I equate reading Shakespeare with selecting the perfect movie to watch on a Saturday night. Shakespeare’s selection of works offers a genre for all.You’re a hopeless romantic? Shakespeare has enough wooing and love professing to satisfy those with the most incurable cases of lovesickness. Got a taste for violence? See Macbeth, Titus Andronicus, Julius Caesar, and King Lear for the most cruel and lamentable tales of murder, dismembering, eye-gouging and other assorted stories of the depraved.
Love to laugh?
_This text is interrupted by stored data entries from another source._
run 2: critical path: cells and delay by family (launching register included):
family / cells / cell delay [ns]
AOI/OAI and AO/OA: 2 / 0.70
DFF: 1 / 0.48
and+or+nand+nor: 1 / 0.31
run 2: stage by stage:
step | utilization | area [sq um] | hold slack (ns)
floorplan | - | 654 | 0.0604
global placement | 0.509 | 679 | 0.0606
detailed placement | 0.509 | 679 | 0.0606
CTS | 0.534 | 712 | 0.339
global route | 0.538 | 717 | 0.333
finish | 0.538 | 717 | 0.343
<file path="src/rtl/arb_mux2.sv">
`timescale 1ns/1ps
// ---------------------------------------------------------------------------
// arb_mux2
//
// Packet-aware round-robin arbiter for two valid/ready stream channels
// (A and B) feeding a single registered output stage. A grant is held from
// the first beat of a packet through its last beat. The output carries the
// source index alongside every beat so a downstream 2:1 select stage knows
// where each beat came from.
//
// Parameters:
//   W        data width of every channel
//
// Ports:
//   clk      rising-edge clock
//   rst      asynchronous active-high reset
//   a_valid  channel A beat present
//   a_data   channel A payload
//   a_last   channel A end-of-packet marker
//   a_ready  channel A beat accepted this cycle (combinational)
//   b_valid  channel B beat present
//   b_data   channel B payload
//   b_last   channel B end-of-packet marker
//   b_ready  channel B beat accepted this cycle (combinational)
//   y_valid  output beat present (registered)
//   y_data   output payload (registered)
//   y_last   output end-of-packet marker (registered)
//   y_ready  downstream accepts the current output beat
//   s        source of the current output beat, 0 = A, 1 = B (registered)
// ---------------------------------------------------------------------------
module arb_mux2 #(
  parameter int W = 8
) (
  input  logic         clk,
  input  logic         rst,
  input  logic         a_valid,
  input  logic [W-1:0] a_data,
  input  logic         a_last,
  output logic         a_ready,
  input  logic         b_valid,
  input  logic [W-1:0] b_data,
  input  logic         b_last,
  output logic         b_ready,
  output logic         y_valid,
  output logic [W-1:0] y_data,
  output logic         y_last,
  input  logic         y_ready,
  output logic         s
);

  typedef enum logic [1:0] {
    IDLE   = 2'd0,
    LOCK_A = 2'd1,
    LOCK_B = 2'd2
  } state_t;

  state_t         state_reg, state_next;
  logic           pref_reg, pref_next;
  logic           y_valid_reg, y_valid_next;
  logic [W-1:0]   y_data_reg, y_data_next;
  logic           y_last_reg, y_last_next;
  logic           s_reg, s_next;

  logic           free;
  logic           grant_en;
  logic           grant_sel;
  logic           sel_valid;
  logic [W-1:0]   sel_data;
  logic           sel_last;
  logic           xfer;

  // The output slot can take a new beat when it is empty or being drained
  // this very cycle, which is what gives full throughput with no bubbles.
  assign free = !y_valid_reg || y_ready;

  // Grant selection. While locked the owner keeps the grant even if it has
  // dropped valid; the other channel simply waits. In IDLE the grant is
  // decided from the current valids, so a new packet can start in the same
  // cycle the previous owner's last beat has moved the state back to IDLE.
  always_comb begin
    grant_en  = 1'b0;
    grant_sel = 1'b0;
    case (state_reg)
      LOCK_A: begin
        grant_en  = 1'b1;
        grant_sel = 1'b0;
      end
      LOCK_B: begin
        grant_en  = 1'b1;
        grant_sel = 1'b1;
      end
      default: begin
        if (a_valid && b_valid) begin
          grant_en  = 1'b1;
          grant_sel = pref_reg;
        end else if (a_valid) begin
          grant_en  = 1'b1;
          grant_sel = 1'b0;
        end else if (b_valid) begin
          grant_en  = 1'b1;
          grant_sel = 1'b1;
        end
      end
    endcase
  end

  // Mux of the granted channel's beat.
  assign sel_valid = grant_sel ? b_valid : a_valid;
  assign sel_data  = grant_sel ? b_data  : a_data;
  assign sel_last  = grant_sel ? b_last  : a_last;

  // Readies are gated by rst so nothing upstream sees an acceptance while
  // the registers are being held in reset.
  assign a_ready = !rst && free && grant_en && !grant_sel;
  assign b_ready = !rst && free && grant_en &&  grant_sel;
  assign xfer    = !rst && free && grant_en && sel_valid;

  // Next-state and output register update.
  always_comb begin
    state_next   = state_reg;
    pref_next    = pref_reg;
    y_valid_next = y_valid_reg;
    y_data_next  = y_data_reg;
    y_last_next  = y_last_reg;
    s_next       = s_reg;

    if (xfer) begin
      y_valid_next = 1'b1;
      y_data_next  = sel_data;
      y_last_next  = sel_last;
      s_next       = grant_sel;
      if (sel_last) begin
        // Packet done: release the lock and hand priority to the other side.
        state_next = IDLE;
        pref_next  = !grant_sel;
      end else begin
        state_next = grant_sel ? LOCK_B : LOCK_A;
      end
    end else if (y_valid_reg && y_ready) begin
      // Beat drained with nothing to replace it; payload and source are kept.
      y_valid_next = 1'b0;
    end
  end

  always_ff @(posedge clk or posedge rst) begin
    if (rst) begin
      state_reg   <= IDLE;
      pref_reg    <= 1'b0;
      y_valid_reg <= 1'b0;
      y_data_reg  <= '0;
      y_last_reg  <= 1'b0;
      s_reg       <= 1'b0;
    end else begin
      state_reg   <= state_next;
      pref_reg    <= pref_next;
      y_valid_reg <= y_valid_next;
      y_data_reg  <= y_data_next;
      y_last_reg  <= y_last_next;
      s_reg       <= s_next;
    end
  end

  assign y_valid = y_valid_reg;
  assign y_data  = y_data_reg;
  assign y_last  = y_last_reg;
  assign s       = s_reg;

endmodule

</file>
With more duelling verse than a Tracy and Hepburn movie, the Bard’s got you covered there, too.

Be this as it may, it cannot be denied that some people cannot get past their unpleasant past experiences with Will, which may leave them closed off to discovering the fun world of Shakespeare that awaits them.

I was one of the lucky ones who were exposed to Shakespeare as receptive and willing followers led down the iambic pentameter-paved path by a trusted and very enthusiastic English teacher. Now an English teacher by profession, I strive to provide the same positive, initial reading, viewing, and performing experiences for my students. When sharing the Shakespeare work I do with elementary English Language Learners (ELLs), I usually encounter two opposing reactions: encouraging support or cynical disbelief. The former usually results from persons who also had positive previous encounters with Shakespeare and the latter from those who would rather experience a root canal than read one of his sonnets or the first act of a play.
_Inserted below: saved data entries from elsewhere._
**src/rtl/shot_controller.sv**
```systemverilog
// Player-side front end for trajectory_calc: turns button edges into aim settings and a
// one-cycle shoot pulse, then keeps score, shot budget and the pseudo-random target.
module shot_controller #(
    parameter int          SHOTS        = 3,
    parameter logic [4:0]  LFSR_SEED    = 5'h15,
    parameter int          WAIT_TIMEOUT = 63,
    parameter int          RUN_MAX      = 7
) (
    input  logic       clk,
    input  logic       rst,
    input  logic       btn_left,
    input  logic       btn_right,
    input  logic       btn_up,
    input  logic       btn_down,
    input  logic       btn_fire,
    input  logic       btn_dir,
    input  logic       aim_sel,
    input  logic       result_valid,
    input  logic       hit,
    output logic [4:0] x_pos,
    output logic [4:0] rise_out,
    output logic [4:0] run_out,
    output logic       direction_out,
    output logic       shoot,
    output logic [4:0] target_x,
    output logic [4:0] target_y,
    output logic [7:0] score,
    output logic [2:0] shots_left,
    output logic       busy,
    output logic       game_over
);

    localparam int CNT_W = $clog2(WAIT_TIMEOUT + 1);

    typedef enum logic [2:0] {
        S_AIM,
        S_FIRE,
        S_WAIT,
        S_SCORE,
        S_OVER
    } state_t;

    typedef struct packed {
        logic dir;
        logic fire;
        logic down;
        logic up;
        logic right;
        logic left;
    } btn_t;

    function automatic logic [4:0] rotl2(input logic [4:0] v);
        return {v[2:0], v[4:3]};
    endfunction

    state_t     state, state_n;
    btn_t       btn_cur, btn_prev, btn_edge;
    logic [4:0] lfsr, lfsr_n;
    logic [CNT_W-1:0] wait_cnt, wait_cnt_n;
    logic       hit_q, hit_n;

    logic [4:0] x_n, rise_n, run_n, tx_n, ty_n;
    logic       dir_n, shoot_n;
    logic [7:0] score_n;
    logic [2:0] shots_n;

    assign btn_cur  = '{dir: btn_dir, fire: btn_fire, down: btn_down,
                        up: btn_up, right: btn_right, left: btn_left};
    assign btn_edge = btn_cur & ~btn_prev;
    assign lfsr_n   = {lfsr[3:0], lfsr[4] ^ lfsr[2]};

    assign busy      = (state == S_FIRE) || (state == S_WAIT);
    assign game_over = (state == S_OVER);

    // NOTE: every variable is given a default before the case so no path leaves it unassigned (no latches).
    always_comb begin
        state_n    = state;
        x_n        = x_pos;
        rise_n     = rise_out;
        run_n      = run_out;
        dir_n      = direction_out;
        shoot_n    = 1'b0;
        score_n    = score;
        shots_n    = shots_left;
        tx_n       = target_x;
        ty_n       = target_y;
        wait_cnt_n = wait_cnt;
        hit_n      = hit_q;

        case (state)
            S_AIM: begin
                if (btn_edge.left ^ btn_edge.right) begin
                    if (!aim_sel) begin
                        if (btn_edge.left && x_pos != 5'd0)   x_n = x_pos - 5'd1;
                        if (btn_edge.right && x_pos != 5'd31) x_n = x_pos + 5'd1;
                    end else begin
                        if (btn_edge.left && run_out > 5'd1)               run_n = run_out - 5'd1;
                        if (btn_edge.right && run_out < 5'(RUN_MAX))       run_n = run_out + 5'd1;
                    end
                end
                // Rise stays within 1..31 so the downstream calculation always terminates.
                if (btn_edge.up ^ btn_edge.down) begin
                    if (btn_edge.up && rise_out != 5'd31) rise_n = rise_out + 5'd1;
                    if (btn_edge.down && rise_out > 5'd1) rise_n = rise_out - 5'd1;
                end
                if (btn_edge.dir) dir_n = ~direction_out;
                if (btn_edge.fire) begin
                    state_n = S_FIRE;
                    shoot_n = 1'b1;
                end
            end
            S_FIRE: begin
                state_n    = S_WAIT;
                wait_cnt_n = '0;
            end
            S_WAIT: begin
                wait_cnt_n = wait_cnt + CNT_W'(1);
                if (result_valid) begin
                    hit_n   = hit;
                    state_n = S_SCORE;
                end else if (wait_cnt == CNT_W'(WAIT_TIMEOUT - 1)) begin
                    hit_n   = 1'b0;
                    state_n = S_SCORE;
                end
            end
            S_SCORE: begin
                state_n = S_AIM;
                if (hit_q) begin
                    if (score != 8'hFF) score_n = score + 8'd1;
                    tx_n = lfsr;
                    ty_n = rotl2(lfsr);
                end else begin
                    shots_n = shots_left - 3'd1;
                    if (shots_left == 3'd1) state_n = S_OVER;
                end
            end
            S_OVER: begin
                if (btn_edge.fire) begin
                    state_n = S_AIM;
                    score_n = '0;
                    shots_n = 3'(SHOTS);
                    tx_n    = lfsr;
                    ty_n    = rotl2(lfsr);
                end
            end
            default: state_n = S_AIM;
        endcase
    end

    // NOTE: sequential state uses non-blocking assignments so all flops update together on the edge.
    always_ff @(posedge clk) begin
        if (rst) begin
            state         <= S_AIM;
            // Held buttons must be released after reset before they count as a new press.
            btn_prev      <= '1;
            lfsr          <= LFSR_SEED;
            wait_cnt      <= '0;
            hit_q         <= 1'b0;
            x_pos         <= 5'd16;
            rise_out      <= 5'd1;
            run_out       <= 5'd1;
            direction_out <= 1'b1;
            shoot         <= 1'b0;
            score         <= '0;
            shots_left    <= 3'(SHOTS);
            target_x      <= LFSR_SEED;
            target_y      <= rotl2(LFSR_SEED);
        end else begin
            state         <= state_n;
            btn_prev      <= btn_cur;
            lfsr          <= lfsr_n;
            wait_cnt      <= wait_cnt_n;
            hit_q         <= hit_n;
            x_pos         <= x_n;
            rise_out      <= rise_n;
            run_out       <= run_n;
            direction_out <= dir_n;
            shoot         <= shoot_n;
            score         <= score_n;
            shots_left    <= shots_n;
            target_x      <= tx_n;
            target_y      <= ty_n;
        end
    end

endmodule
```
**config.mk**
```make
export PLATFORM = sky130hd
export DESIGN_NAME = shot_controller
export DESIGN_NICKNAME = d
export VERILOG_FILES = /design/src/rtl/shot_controller.sv
export SDC_FILE = /design/constraint.sdc
export NUM_CORES = 1
export LEC_CHECK = 0
export BUFFER_PORTS_ARGS = -buffer_cell sky130_fd_sc_hd__buf_2
export CELL_PAD_IN_SITES_DETAIL_PLACEMENT = 1
export CELL_PAD_IN_SITES_GLOBAL_PLACEMENT = 1
export CORE_ASPECT_RATIO = 2
export CORE_MARGIN = 3
export CORE_UTILIZATION = 47
export CTS_BUF_LIST = sky130_fd_sc_hd__clkbuf_8
export DETAILED_ROUTE_END_ITERATION = 10
export HOLD_SLACK_MARGIN = 0.02
export PLACE_DENSITY = 0.93
export SYNTH_ARGS = -nofsm -noshare
export SYNTH_HDL_FRONTEND = slang
export SYNTH_SLANG_ARGS = --single-unit
export TNS_END_PERCENT = 10
```
**constraint.sdc**
```tcl
create_clock -name clk -period 7.5 [get_ports clk]
set_clock_uncertainty 0.1 [all_clocks]
set_input_delay 0.75 -clock clk [delete_from_list [all_inputs] [get_ports clk]]
set_output_delay 0.75 -clock clk [all_outputs]
set_load 0.01 [all_outputs]
```
==> summary.md <==
| Metric | Value |
|---|---|
| Status | `finished, final reports clean` |
| Yosys reg bits | `54` |
| Height of the chip | `114 um` |
| Die X | `60.1 um` |
| Crit. End Element | `flop` |
| Post-Synth Adder-Cell Area | `7.56%` |
| Reg clk slew, reported paths | `0.11 ns` |
| Post-route clock period utilization | `40.4%` |
| M3 GR Usage | `4.18%` |
| Post-Syn Area per Cell | `9.19 sq um` |
| Number of global-route vias before repair | `2,346` |
| Post-CTS setup buffer count | `0` |
| Residual DRC | `0` |
| Pleak | `1.29 nW` |
| Clock Latency Late Sink | `0.32 ns` |
| Hold buffers post-CTS | `0` |
| Final setup vio count | `0` |
| Antenna Nets Post-Route | `0` |
| Initial antenna violation count | `0` |
| Initial Utilization | `49.4%` |
| RSZ-0062 raised after global routing | `no` |
| Setup TNS | `0 ns` |
| Mapped Area | `0.00275 sq mm` |
| Share of layout cells above drive strength 1 | `22.8%` |
| Die area | `0.00685 sq mm` |
| Crit path launch type | `flop` |
| Final Hold Viols | `0` |
| Post-CTS Resized | `0` |
| Combinational family with the most area after synthesis | `simple AND/OR/NAND/NOR gates` |
| Cell total after placement | `394` |
| Setup Crit Path Kind | `reg2reg` |
| Cts bufs inserted | `5` |
| Synthesized instance count | `299` |
| Routed wire per std cell | `15.3 um` |
| Simple-Gate Fraction of Synth Area | `25.3%` |
| Yosys top cell by area | `dfxtp_1` |
| First-pass GRT wire length | `10,500 um` |
| Worst endpoint required time | `7.61 ns` |
| Largest net degree at the start of global routing | `47` |
| Critical Path AT | `3.14 ns` |
| Number of synthesized flops with an enable pin | `0` |
| PwrDens | `179 mW/mm^2` |
| Peak supply drop | `151 uV` |
| GR Overflow Total | `0` |
| Slew @ Worst Pin | `0.743 ns` |
| Row count | `38` |
| RR Startpoint | `x_pos[0]$_SDFFE_PP0P_` |
| Starting DRT DRC Count | `62` |
| Synth unique cells | `53` |
| CTS tree | `yes` |
| Mapped Nets | `326` |
| Non-Filler Instances | `402` |
| Pwr Total | `0.000550 W` |
| Asr flop ratio synth | `0%` |
| Grt peak-use layer | `met2` |
| Most frequent cells after synthesis | `54 x dfxtp_1, 30 x nor2_1, 18 x xnor2_1, 16 x a21oi_1, 15 x ha_1` |
| Sequential fraction of the synthesis area | `39.4%` |
| DP Wirelength | `4650 um` |
| Synth Flop Type | `dfxtp_1` |
| Clk root buf | `clkbuf_8` |
| Mux cell area share after synthesis | `4.10%` |
| Pre-antenna DRT Iters | `4` |
| Layout area overhead | `11.9%` |
| Fmax | `0.330 GHz` |
| Vias | `2,258` |
| Final Max Tran Viols | `0` |
| Hold crit path type | `reg2reg` |
| CP max FO | `6` |
| Crit path from | `x_pos[0]$_SDFFE_PP0P_` |
| Relative slew slack | `50.5%` |
| Max Cap Viol | `0` |
| Hold Path Origin | `lfsr[0]$_SDFF_PP1_` |
| Core area | `0.00556 sq mm` |
| Clk sinks | `54` |
| Global routing usage on met2 | `36.4%` |
| H-tree levels | `2` |
| Min cycle time layout | `3.03 ns` |
| DRT Wirelength | `6150 um` |
| # diodes | `0` |
| Port bufs | `50` |
| Post-synthesis xor/xnor area fraction | `6.38%` |
| I/O pin cnt | `51` |
| Fin nets | `368` |
| Global-route total usage across every layer | `19.8%` |
| Post-synthesis compound-gate area fraction | `12.3%` |
| Top cells by area, synth | `dfxtp_1 39%, ha_1 6.8%, xnor2_1 5.7%` |
| Global-route met1 utilization | `19.8%` |
| Routability cong. | `0.750` |
| Maximum root-to-sink buffer count | `2` |
| Count leader, synth | `dfxtp_1` |
| Syn. warnings | `0` |
| Share of the synthesized area in the top cell type | `39.4%` |
| Vias per inst | `5.62` |
==> cells by family (layout without fill, tap and decap cells) <==
family                     after synthesis  after routing
and+or+nand+nor                        120            120
DFF                                     54             54
AOI/OAI and AO/OA                       51             51
buffers and inverters                   27             70
xor gates and xnor gates                20             20
adders and majority gates               16             16
muxes                                   11             11
==> routing by layer <==
| metal | part of all wire (%) | up-vias |
|---|---|---|
| met4 | 2.5 | 0 |
| met1 | 36 | 1090 |
| met5 | 0 | - |
| met2 | 58 | 45 |
| met3 | 4.0 | 13 |
| li1 | - | 1110 |
==> stage by stage <==
stage	setup slack, ns	area, sq um	utilization (%)	hold WS, ns
2_1_floorplan	4.68	2750	-	0.316
3_3_place_gp	4.44	2980	53.6	0.336
3_5_place_dp	4.17	2980	53.6	0.351
4_1_cts	4.45	3070	55.2	0.376
5_1_grt	4.25	3070	55.2	0.403
6_report	4.47	3070	55.2	0.376
==> layout make-up <==
type                            count  area (sq um)
Timing Repair Buffer               50           250
Clock buffer                        5          68.8
Multi-Input combinational cell    218          1530
Fill cell                         697          2490
Inverter                           12          45.0
Clock inverter                      3          25.0
Tap cell                           60          75.1
Sequential cell                    54          1080
==> critical path, stage by stage (launching register included) <==
cell and delay [ns]:
dfxtp_1 0.48, nand4_1 0.17, o21ai_0 0.46, ha_1 0.37
a21o_1 0.20, a21oi_1 0.18, mux2_1 0.37, o21ai_0 0.21
or3b_1 0.38
==> registers in the layout, summed over array words and instances (netlist names), 3 cells and up <==
| signal | count |
|---|---|
| btn_prev | 6 |
| run_out | 5 |
| shots_left | 3 |
| x_pos | 5 |
| state | 3 |
| score | 8 |
| target_x | 4 |
| rise_out | 5 |
| lfsr | 5 |
| wait_cnt | 6 |
==> cell usage in the layout (no fill, tap or decap), drive strengths merged, types with 9 or more instances in the layout <==
master / Yosys / layout
a21oi: 16 / 16
buf: 9 / 50
dfxtp: 54 / 54
ha: 15 / 15
inv: 12 / 13
mux2i: 9 / 9
nand2: 10 / 10
nand2b: 10 / 10
nor2: 30 / 30
nor2b: 9 / 9
nor3: 12 / 12
o21ai: 12 / 12
or2: 10 / 10
xnor2: 18 / 18
==> path summary, 6_finish.rpt <==
check	end	slack, ns	cells past startpoint
setup / recovery	x_pos[4]$_SDFFE_PP1P_	4.47	8
hold / removal	lfsr[1]$_SDFF_PP0_	0.38	1
setup reg to reg	x_pos[4]$_SDFFE_PP1P_	4.47	8
hold reg to reg	lfsr[1]$_SDFF_PP0_	0.38	1
==> where the power goes <==
group | switching [W] | internal, W | leakage [nW] | total (W)
logic | 0.0000384 | 0.0000312 | 0.801 | 0.0000696
registers | 0.0000114 | 0.000297 | 0.440 | 0.000308
clock network | 0.000105 | 0.0000676 | 0.0447 | 0.000173
total | 0.000155 | 0.000396 | 1.29 | 0.000550
(Power assumes the default switching activity.)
While some, initially sceptical of Shakespeare, may have had the fortitude to persevere through subsequent readings and literature classes, many close the book on Shakespeare for good. A bad encounter with the Bard can take years of literary therapy to restore trust in the significance of his works.

As Shakespeare wrote in King Henry IV, Part II “uneasy lies the head that wears a crown”, which aptly applies to those whose responsibility it is to pass down the works of great writers to future generations. As English teachers, our job is not merely to expose students to required reading within a language arts curriculum. We must also acknowledge our responsibility for shaping the literary habits of our impressionable students. If we provide negative reading experiences for our young students now, it may inhibit the impact and considerable influence that literature may develop later on in their lives.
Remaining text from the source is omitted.